PROBLEM ->
Give back the line in the listing below that contains "u_core.r_rptr,2" and all remaining lines, retyped exactly, through the last line.

GIVEN DATA ->
## config.mk

```make
export PLATFORM = sky130hd
export DESIGN_NAME = uart_ctrl_flat
export DESIGN_NICKNAME = d
export VERILOG_FILES = /design/src/rtl/uart_ctrl_if.sv /design/src/rtl/uart_ctrl.sv /design/src/flat_wrapper.sv
export SDC_FILE = /design/constraint.sdc
export NUM_CORES = 1
export LEC_CHECK = 0
export ABC_CLOCK_PERIOD_IN_PS = 6530
export BUFFER_PORTS_ARGS = -buffer_cell sky130_fd_sc_hd__buf_2
export CAP_MARGIN = 0
export CORE_ASPECT_RATIO = 1.25
export CORE_MARGIN = 2
export CORE_UTILIZATION = 53
export DETAILED_ROUTE_END_ITERATION = 16
export GPL_TIMING_DRIVEN = 0
export PLACE_DENSITY = 0.93
export SYNTH_ARGS = -nofsm -noshare
export SYNTH_HDL_FRONTEND = slang
export SYNTH_SLANG_ARGS = --single-unit
```

## constraint.sdc

```tcl
create_clock -name clk -period 6.53 [get_ports clk]
set_input_delay 1.306 -clock clk [delete_from_list [all_inputs] [get_ports clk]]
set_output_delay 1.306 -clock clk [all_outputs]
set_load 0.02 [all_outputs]
```

## src/rtl/uart_ctrl_if.sv

```systemverilog
// uart_ctrl_if: bus-side and UART-side signal bundle for uart_ctrl.
// Latency: none, wires only.
// Backpressure: none here; overflow handling lives in uart_ctrl.
interface uart_ctrl_if;
  logic        rd;
  logic        wr;
  logic [31:0] addr;
  logic [31:0] wdata;
  logic [31:0] rdata;
  logic [7:0]  RX_DATA;
  logic        RX_STATUS;
  logic        TX_STATUS;
  logic [7:0]  TX_DATA;
  logic        ctrl;
  logic        irqout;

  // Controller side
  modport slave (
    input  rd, wr, addr, wdata, RX_DATA, RX_STATUS, TX_STATUS,
    output rdata, TX_DATA, ctrl, irqout
  );

  // Bus master / UART PHY side
  modport master (
    output rd, wr, addr, wdata, RX_DATA, RX_STATUS, TX_STATUS,
    input  rdata, TX_DATA, ctrl, irqout
  );
endinterface

```

## src/rtl/uart_ctrl.sv

```systemverilog
// uart_ctrl: memory-mapped UART controller (TX FIFO + start FSM, RX holding buffer, IRQ).
// Latency: TXD write to ctrl pulse 2 cycles with idle transmitter; rdata is combinational.
// Backpressure: full TX FIFO drops the byte and sets tx_ovf; unread RX byte is overwritten and sets rx_ovr.
module uart_ctrl #(
  parameter int unsigned TX_DEPTH = 4,
  parameter logic [31:0] BASE     = 32'h40000018
) (
  input logic        clk,
  input logic        reset,
  uart_ctrl_if.slave bus
);
  localparam int unsigned   PW       = $clog2(TX_DEPTH);
  localparam int unsigned   CW       = PW + 1;
  localparam logic [CW-1:0] FULL_CNT = CW'(TX_DEPTH);
  localparam logic [31:0]   TXD_A    = BASE;
  localparam logic [31:0]   RXD_A    = BASE + 32'd4;
  localparam logic [31:0]   CON_A    = BASE + 32'd8;

  typedef enum logic [1:0] {S_IDLE, S_LOAD, S_WAIT_BUSY, S_WAIT_DONE} tx_state_t;

  tx_state_t     r_state, w_next;
  logic [7:0]    r_fifo [TX_DEPTH];
  logic [PW-1:0] r_wptr, r_rptr;
  logic [CW-1:0] r_cnt;
  logic [7:0]    r_tx_data, r_rx_buf;
  logic          r_ie_tx, r_ie_rx, r_tx_done, r_rx_ready, r_tx_ovf, r_rx_ovr, r_irq;

  logic w_push, w_pop, w_full, w_accept, w_drop;
  logic w_rd_rxd, w_rd_con, w_wr_con, w_tx_fin, w_tx_busy, w_ctrl;
  logic [31:0] w_rdata;
  logic w_unused;

  assign w_push    = bus.wr && (bus.addr == TXD_A);
  assign w_wr_con  = bus.wr && (bus.addr == CON_A);
  assign w_rd_rxd  = bus.rd && (bus.addr == RXD_A);
  assign w_rd_con  = bus.rd && (bus.addr == CON_A);
  assign w_full    = (r_cnt == FULL_CNT);
  assign w_pop     = (r_state == S_IDLE) && (r_cnt != '0) && bus.TX_STATUS;
  // A pop frees a slot in the same cycle, so a write into a full FIFO still lands.
  assign w_accept  = w_push && (!w_full || w_pop);
  assign w_drop    = w_push && w_full && !w_pop;
  assign w_tx_fin  = (r_state == S_WAIT_DONE) && bus.TX_STATUS;
  assign w_tx_busy = (r_state != S_IDLE) || (r_cnt != '0);
  assign w_unused  = ^{bus.wdata[31:8]};

  // TX FSM state register
  always_ff @(posedge clk or posedge reset) begin
    if (reset) r_state <= S_IDLE;
    else       r_state <= w_next;
  end

  // TX FSM next state and start pulse
  always_comb begin
    w_next = r_state;
    w_ctrl = 1'b0;
    case (r_state)
      S_IDLE:      if (w_pop) w_next = S_LOAD;
      S_LOAD: begin
        w_ctrl = 1'b1;
        w_next = S_WAIT_BUSY;
      end
      S_WAIT_BUSY: if (!bus.TX_STATUS) w_next = S_WAIT_DONE;
      S_WAIT_DONE: if (bus.TX_STATUS) w_next = S_IDLE;
      default:     w_next = S_IDLE;
    endcase
  end

  // FIFO storage; contents are don't-care while the pointers say empty
  always_ff @(posedge clk) begin
    if (w_accept) r_fifo[r_wptr] <= bus.wdata[7:0];
  end

  // FIFO pointers, occupancy and the byte latched for the transmitter
  always_ff @(posedge clk or posedge reset) begin
    if (reset) begin
      r_wptr    <= '0;
      r_rptr    <= '0;
      r_cnt     <= '0;
      r_tx_data <= 8'h00;
    end else begin
      if (w_accept) r_wptr <= r_wptr + 1'b1;
      if (w_pop) begin
        r_rptr    <= r_rptr + 1'b1;
        r_tx_data <= r_fifo[r_rptr];
      end
      case ({w_accept, w_pop})
        2'b10:   r_cnt <= r_cnt + 1'b1;
        2'b01:   r_cnt <= r_cnt - 1'b1;
        default: r_cnt <= r_cnt;
      endcase
    end
  end

  // CON flags and RX buffer; set events take priority over read-to-clear
  always_ff @(posedge clk or posedge reset) begin
    if (reset) begin
      r_ie_tx    <= 1'b0;
      r_ie_rx    <= 1'b0;
      r_tx_done  <= 1'b0;
      r_rx_ready <= 1'b0;
      r_tx_ovf   <= 1'b0;
      r_rx_ovr   <= 1'b0;
      r_rx_buf   <= 8'h00;
    end else begin
      if (w_wr_con) begin
        r_ie_tx <= bus.wdata[0];
        r_ie_rx <= bus.wdata[1];
      end
      if (w_tx_fin)      r_tx_done <= 1'b1;
      else if (w_rd_con) r_tx_done <= 1'b0;
      if (w_drop)        r_tx_ovf <= 1'b1;
      else if (w_rd_con) r_tx_ovf <= 1'b0;
      // A byte arriving while the old one is being read is not an overrun.
      if (bus.RX_STATUS && r_rx_ready && !w_rd_rxd) r_rx_ovr <= 1'b1;
      else if (w_rd_con)                            r_rx_ovr <= 1'b0;
      if (bus.RX_STATUS) begin
        r_rx_buf   <= bus.RX_DATA;
        r_rx_ready <= 1'b1;
      end else if (w_rd_rxd) begin
        r_rx_ready <= 1'b0;
      end
    end
  end

  // Registered interrupt request
  always_ff @(posedge clk or posedge reset) begin
    if (reset) r_irq <= 1'b0;
    else       r_irq <= (r_ie_tx & r_tx_done) | (r_ie_rx & r_rx_ready);
  end

  // Combinational read mux; zero when not reading or unmapped
  always_comb begin
    w_rdata = 32'h0;
    if (bus.rd) begin
      if (bus.addr == TXD_A)      w_rdata = {24'h0, r_tx_data};
      else if (bus.addr == RXD_A) w_rdata = {24'h0, r_rx_buf};
      else if (bus.addr == CON_A)
        w_rdata = {25'h0, r_rx_ovr, r_tx_ovf, w_tx_busy, r_rx_ready, r_tx_done, r_ie_rx, r_ie_tx};
    end
  end

  assign bus.rdata   = w_rdata;
  assign bus.TX_DATA = r_tx_data;
  assign bus.ctrl    = w_ctrl;
  assign bus.irqout  = r_irq;
endmodule

```

## src/flat_wrapper.sv

```systemverilog
// flat-port wrapper written by rule: the top's interface ports become plain ports
module uart_ctrl_flat 
#(
  parameter int unsigned TX_DEPTH = 4,
  parameter logic [31:0] BASE     = 32'h40000018
)
  (clk, reset, bus_rd, bus_wr, bus_addr, bus_wdata, bus_RX_DATA, bus_RX_STATUS, bus_TX_STATUS, bus_rdata, bus_TX_DATA, bus_ctrl, bus_irqout);
  uart_ctrl_if bus_i ();
  input logic clk;
  input logic reset;
  input wire logic [$bits(bus_i.rd)-1:0] bus_rd;
  input wire logic [$bits(bus_i.wr)-1:0] bus_wr;
  input wire logic [$bits(bus_i.addr)-1:0] bus_addr;
  input wire logic [$bits(bus_i.wdata)-1:0] bus_wdata;
  input wire logic [$bits(bus_i.RX_DATA)-1:0] bus_RX_DATA;
  input wire logic [$bits(bus_i.RX_STATUS)-1:0] bus_RX_STATUS;
  input wire logic [$bits(bus_i.TX_STATUS)-1:0] bus_TX_STATUS;
  output wire logic [$bits(bus_i.rdata)-1:0] bus_rdata;
  output wire logic [$bits(bus_i.TX_DATA)-1:0] bus_TX_DATA;
  output wire logic [$bits(bus_i.ctrl)-1:0] bus_ctrl;
  output wire logic [$bits(bus_i.irqout)-1:0] bus_irqout;
  assign bus_i.rd = bus_rd;
  assign bus_i.wr = bus_wr;
  assign bus_i.addr = bus_addr;
  assign bus_i.wdata = bus_wdata;
  assign bus_i.RX_DATA = bus_RX_DATA;
  assign bus_i.RX_STATUS = bus_RX_STATUS;
  assign bus_i.TX_STATUS = bus_TX_STATUS;
  assign bus_rdata = bus_i.rdata;
  assign bus_TX_DATA = bus_i.TX_DATA;
  assign bus_ctrl = bus_i.ctrl;
  assign bus_irqout = bus_i.irqout;
  uart_ctrl #(.TX_DEPTH(TX_DEPTH), .BASE(BASE)) u_core (.clk(clk), .reset(reset), .bus(bus_i));
endmodule
```

==> results of run 1 <==
[registers in the layout, indices dropped and copies added, names as in the netlist]
name,count
u_core.r_cnt,3
u_core.bus.irqout,1
u_core.r_wptr,2
u_core.r_tx_done,1
u_core.r_tx_ovf,1
u_core.r_state,2
u_core.r_ie_rx,1
u_core.r_rptr,2
u_core.r_rx_ready,1
u_core.r_ie_tx,1
u_core.r_rx_ovr,1
u_core.r_fifo,32
u_core.bus.TX_DATA,8
u_core.r_rx_buf,8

EXPECTED OUTPUT ->
u_core.r_rptr,2
u_core.r_rx_ready,1
u_core.r_ie_tx,1
u_core.r_rx_ovr,1
u_core.r_fifo,32
u_core.bus.TX_DATA,8
u_core.r_rx_buf,8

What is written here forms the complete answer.